*** Opening INPUT DATA ***

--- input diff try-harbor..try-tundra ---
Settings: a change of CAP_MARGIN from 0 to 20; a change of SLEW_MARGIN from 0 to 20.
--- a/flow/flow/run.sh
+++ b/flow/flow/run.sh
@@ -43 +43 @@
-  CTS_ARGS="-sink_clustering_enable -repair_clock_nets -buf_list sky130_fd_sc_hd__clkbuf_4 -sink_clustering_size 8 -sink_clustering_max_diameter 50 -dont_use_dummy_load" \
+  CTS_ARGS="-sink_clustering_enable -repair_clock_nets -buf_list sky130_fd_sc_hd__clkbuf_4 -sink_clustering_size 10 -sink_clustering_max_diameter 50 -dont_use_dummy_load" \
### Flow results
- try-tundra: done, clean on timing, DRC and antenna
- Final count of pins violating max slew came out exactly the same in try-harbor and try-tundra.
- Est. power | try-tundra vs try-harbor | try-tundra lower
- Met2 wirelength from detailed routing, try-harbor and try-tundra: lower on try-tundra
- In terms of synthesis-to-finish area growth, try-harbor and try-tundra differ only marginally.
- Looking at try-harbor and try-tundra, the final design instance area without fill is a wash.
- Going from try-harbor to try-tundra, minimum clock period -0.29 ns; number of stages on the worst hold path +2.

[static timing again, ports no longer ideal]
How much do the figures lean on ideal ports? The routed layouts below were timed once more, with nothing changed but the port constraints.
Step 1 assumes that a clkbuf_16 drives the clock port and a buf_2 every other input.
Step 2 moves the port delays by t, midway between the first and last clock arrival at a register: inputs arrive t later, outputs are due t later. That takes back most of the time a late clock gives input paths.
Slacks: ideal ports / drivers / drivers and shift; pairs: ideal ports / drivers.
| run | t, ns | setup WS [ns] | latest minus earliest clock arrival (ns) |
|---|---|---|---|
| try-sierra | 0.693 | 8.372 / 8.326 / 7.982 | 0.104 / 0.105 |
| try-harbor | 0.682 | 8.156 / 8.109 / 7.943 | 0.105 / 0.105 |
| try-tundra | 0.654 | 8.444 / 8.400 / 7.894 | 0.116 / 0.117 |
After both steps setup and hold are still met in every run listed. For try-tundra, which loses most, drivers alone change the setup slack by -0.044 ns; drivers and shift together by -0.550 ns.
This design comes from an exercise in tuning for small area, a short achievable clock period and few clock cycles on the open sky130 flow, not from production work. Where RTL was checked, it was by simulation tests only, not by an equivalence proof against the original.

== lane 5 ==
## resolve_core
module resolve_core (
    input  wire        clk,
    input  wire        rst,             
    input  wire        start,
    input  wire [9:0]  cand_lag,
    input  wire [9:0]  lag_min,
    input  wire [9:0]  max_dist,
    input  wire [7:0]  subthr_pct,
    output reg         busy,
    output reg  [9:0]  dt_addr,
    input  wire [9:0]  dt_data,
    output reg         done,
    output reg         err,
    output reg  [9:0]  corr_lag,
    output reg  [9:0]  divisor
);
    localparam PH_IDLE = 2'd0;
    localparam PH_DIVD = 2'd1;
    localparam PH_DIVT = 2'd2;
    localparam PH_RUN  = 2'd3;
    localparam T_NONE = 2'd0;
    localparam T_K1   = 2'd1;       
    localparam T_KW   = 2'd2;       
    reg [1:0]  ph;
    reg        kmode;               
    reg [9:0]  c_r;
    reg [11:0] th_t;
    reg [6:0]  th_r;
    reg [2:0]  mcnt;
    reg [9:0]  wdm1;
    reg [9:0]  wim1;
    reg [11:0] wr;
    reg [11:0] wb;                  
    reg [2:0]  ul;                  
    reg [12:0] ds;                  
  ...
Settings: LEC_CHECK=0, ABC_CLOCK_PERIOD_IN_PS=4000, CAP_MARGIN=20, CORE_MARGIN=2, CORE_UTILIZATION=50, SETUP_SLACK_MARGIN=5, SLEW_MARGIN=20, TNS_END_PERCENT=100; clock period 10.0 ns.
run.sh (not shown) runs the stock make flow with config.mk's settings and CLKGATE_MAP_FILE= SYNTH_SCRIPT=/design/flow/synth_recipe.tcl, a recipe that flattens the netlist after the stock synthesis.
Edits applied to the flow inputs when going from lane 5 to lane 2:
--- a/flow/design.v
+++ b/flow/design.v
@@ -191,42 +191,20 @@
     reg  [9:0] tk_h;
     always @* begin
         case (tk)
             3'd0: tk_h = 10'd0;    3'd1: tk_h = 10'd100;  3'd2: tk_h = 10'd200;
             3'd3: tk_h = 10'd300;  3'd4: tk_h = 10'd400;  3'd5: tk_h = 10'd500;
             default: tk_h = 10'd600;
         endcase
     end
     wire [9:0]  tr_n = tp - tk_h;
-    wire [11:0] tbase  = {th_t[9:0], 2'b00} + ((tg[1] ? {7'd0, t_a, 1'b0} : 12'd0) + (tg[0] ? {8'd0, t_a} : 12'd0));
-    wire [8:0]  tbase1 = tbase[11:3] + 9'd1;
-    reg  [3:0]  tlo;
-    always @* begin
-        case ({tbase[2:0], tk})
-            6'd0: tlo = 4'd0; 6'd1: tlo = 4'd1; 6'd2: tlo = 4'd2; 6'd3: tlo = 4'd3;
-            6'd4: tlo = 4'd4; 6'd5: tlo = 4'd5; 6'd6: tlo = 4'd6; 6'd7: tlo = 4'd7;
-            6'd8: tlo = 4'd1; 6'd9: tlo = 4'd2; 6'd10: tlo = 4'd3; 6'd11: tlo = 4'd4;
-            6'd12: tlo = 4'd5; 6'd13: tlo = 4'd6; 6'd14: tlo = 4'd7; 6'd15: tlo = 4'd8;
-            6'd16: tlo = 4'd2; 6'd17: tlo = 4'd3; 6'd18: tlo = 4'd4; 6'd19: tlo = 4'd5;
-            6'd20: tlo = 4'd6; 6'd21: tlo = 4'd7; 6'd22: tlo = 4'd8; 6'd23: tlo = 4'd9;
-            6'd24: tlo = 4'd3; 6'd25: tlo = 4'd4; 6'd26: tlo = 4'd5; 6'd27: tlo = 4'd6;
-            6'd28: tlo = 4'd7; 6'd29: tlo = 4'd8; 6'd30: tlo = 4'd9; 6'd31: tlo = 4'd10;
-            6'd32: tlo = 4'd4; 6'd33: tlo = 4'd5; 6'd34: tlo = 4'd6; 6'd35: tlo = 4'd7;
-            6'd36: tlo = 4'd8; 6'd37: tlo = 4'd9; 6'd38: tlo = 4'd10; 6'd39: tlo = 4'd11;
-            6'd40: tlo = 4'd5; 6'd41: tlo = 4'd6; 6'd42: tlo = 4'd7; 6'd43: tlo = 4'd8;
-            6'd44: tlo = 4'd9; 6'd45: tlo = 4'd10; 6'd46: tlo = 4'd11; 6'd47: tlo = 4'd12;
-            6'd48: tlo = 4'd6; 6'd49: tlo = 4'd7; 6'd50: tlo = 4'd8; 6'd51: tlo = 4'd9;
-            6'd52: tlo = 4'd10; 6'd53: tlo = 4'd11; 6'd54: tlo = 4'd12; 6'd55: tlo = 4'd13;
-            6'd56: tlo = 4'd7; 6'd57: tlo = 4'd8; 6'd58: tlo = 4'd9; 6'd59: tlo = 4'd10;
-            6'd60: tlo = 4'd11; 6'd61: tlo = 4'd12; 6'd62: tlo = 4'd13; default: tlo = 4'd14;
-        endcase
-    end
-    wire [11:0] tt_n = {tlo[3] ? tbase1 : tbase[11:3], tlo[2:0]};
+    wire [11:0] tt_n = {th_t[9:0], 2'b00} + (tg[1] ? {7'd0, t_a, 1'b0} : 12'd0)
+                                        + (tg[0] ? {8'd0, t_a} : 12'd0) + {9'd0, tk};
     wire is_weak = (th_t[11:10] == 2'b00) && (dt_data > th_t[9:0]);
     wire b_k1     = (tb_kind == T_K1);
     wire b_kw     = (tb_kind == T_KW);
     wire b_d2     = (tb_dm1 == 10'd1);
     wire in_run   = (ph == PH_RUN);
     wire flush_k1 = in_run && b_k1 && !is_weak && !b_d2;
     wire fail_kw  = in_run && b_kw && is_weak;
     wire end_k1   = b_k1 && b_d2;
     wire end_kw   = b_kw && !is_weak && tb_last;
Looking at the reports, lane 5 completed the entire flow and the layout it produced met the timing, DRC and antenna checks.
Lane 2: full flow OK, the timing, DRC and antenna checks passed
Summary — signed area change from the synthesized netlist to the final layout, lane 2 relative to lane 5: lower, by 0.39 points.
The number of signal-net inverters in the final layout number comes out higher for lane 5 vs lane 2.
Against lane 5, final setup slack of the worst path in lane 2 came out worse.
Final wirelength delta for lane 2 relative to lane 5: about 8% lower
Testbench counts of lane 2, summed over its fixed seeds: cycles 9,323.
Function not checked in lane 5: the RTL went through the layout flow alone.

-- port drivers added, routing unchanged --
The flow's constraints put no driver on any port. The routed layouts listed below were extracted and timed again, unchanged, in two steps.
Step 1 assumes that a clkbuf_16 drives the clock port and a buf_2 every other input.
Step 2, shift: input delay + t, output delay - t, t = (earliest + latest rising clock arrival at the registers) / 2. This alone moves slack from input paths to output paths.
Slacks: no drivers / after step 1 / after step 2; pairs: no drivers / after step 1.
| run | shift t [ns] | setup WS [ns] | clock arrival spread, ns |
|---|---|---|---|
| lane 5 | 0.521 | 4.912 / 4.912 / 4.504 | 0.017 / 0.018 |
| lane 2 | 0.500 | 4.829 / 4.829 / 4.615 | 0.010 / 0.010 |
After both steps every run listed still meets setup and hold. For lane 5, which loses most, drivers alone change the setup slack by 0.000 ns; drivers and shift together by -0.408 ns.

*** Closing INPUT DATA ***
*** Opening INPUT DATA ***

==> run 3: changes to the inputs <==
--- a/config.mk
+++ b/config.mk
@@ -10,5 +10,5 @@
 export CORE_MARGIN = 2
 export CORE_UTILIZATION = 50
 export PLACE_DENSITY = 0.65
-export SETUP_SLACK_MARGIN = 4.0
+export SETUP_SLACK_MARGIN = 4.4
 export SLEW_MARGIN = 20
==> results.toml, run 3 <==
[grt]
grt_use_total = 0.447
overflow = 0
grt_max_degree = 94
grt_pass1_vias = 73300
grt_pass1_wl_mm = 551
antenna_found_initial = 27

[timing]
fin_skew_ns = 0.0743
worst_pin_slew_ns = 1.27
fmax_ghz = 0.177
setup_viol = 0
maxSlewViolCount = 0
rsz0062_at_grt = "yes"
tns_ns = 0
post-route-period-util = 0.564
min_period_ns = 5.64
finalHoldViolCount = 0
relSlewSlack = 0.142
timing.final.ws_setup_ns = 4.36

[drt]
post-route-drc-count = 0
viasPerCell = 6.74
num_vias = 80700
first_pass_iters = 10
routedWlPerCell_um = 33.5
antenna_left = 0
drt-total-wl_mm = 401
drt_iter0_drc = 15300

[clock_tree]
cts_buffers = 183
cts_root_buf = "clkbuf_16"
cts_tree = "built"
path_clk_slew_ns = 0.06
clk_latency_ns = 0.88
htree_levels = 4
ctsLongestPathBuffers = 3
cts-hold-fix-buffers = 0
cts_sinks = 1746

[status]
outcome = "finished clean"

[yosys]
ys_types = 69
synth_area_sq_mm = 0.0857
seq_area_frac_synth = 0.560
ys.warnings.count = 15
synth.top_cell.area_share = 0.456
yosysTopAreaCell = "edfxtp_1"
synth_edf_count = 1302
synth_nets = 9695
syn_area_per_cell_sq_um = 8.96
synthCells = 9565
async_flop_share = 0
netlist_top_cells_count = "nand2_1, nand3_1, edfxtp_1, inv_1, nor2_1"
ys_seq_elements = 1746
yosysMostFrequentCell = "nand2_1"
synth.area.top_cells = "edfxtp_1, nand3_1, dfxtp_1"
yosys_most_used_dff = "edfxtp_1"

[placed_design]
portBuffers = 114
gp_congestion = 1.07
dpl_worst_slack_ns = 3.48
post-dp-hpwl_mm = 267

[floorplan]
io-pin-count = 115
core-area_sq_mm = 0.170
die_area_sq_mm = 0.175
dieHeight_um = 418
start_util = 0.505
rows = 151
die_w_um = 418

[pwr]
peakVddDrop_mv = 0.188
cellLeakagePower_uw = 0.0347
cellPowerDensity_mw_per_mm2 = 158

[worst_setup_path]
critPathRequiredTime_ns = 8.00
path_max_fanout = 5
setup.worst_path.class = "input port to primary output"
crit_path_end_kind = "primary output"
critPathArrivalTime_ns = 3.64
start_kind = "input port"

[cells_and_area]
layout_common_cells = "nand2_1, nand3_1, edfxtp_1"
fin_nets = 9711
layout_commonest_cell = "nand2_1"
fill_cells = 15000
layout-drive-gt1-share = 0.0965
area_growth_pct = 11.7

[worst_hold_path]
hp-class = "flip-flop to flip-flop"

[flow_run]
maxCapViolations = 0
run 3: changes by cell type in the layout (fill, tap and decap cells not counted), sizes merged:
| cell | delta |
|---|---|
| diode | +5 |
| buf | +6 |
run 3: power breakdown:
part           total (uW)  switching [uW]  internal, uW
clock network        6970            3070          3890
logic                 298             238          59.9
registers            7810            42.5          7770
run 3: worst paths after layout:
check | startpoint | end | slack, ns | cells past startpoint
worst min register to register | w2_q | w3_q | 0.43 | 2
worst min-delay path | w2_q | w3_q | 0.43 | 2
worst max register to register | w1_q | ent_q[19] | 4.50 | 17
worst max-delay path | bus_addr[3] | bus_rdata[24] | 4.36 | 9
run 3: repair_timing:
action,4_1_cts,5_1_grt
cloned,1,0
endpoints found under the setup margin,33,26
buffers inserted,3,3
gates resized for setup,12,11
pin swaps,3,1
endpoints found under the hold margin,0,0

*** Closing INPUT DATA ***

# WHAT YOU SHOULD DO:
Looking at the data above, return every line from the one with "--- input diff" down to the one with "### Flow results", exactly and inclusively.

# ANSWER SPACE:
--- input diff try-harbor..try-tundra ---
Settings: a change of CAP_MARGIN from 0 to 20; a change of SLEW_MARGIN from 0 to 20.
--- a/flow/flow/run.sh
+++ b/flow/flow/run.sh
@@ -43 +43 @@
-  CTS_ARGS="-sink_clustering_enable -repair_clock_nets -buf_list sky130_fd_sc_hd__clkbuf_4 -sink_clustering_size 8 -sink_clustering_max_diameter 50 -dont_use_dummy_load" \
+  CTS_ARGS="-sink_clustering_enable -repair_clock_nets -buf_list sky130_fd_sc_hd__clkbuf_4 -sink_clustering_size 10 -sink_clustering_max_diameter 50 -dont_use_dummy_load" \
### Flow results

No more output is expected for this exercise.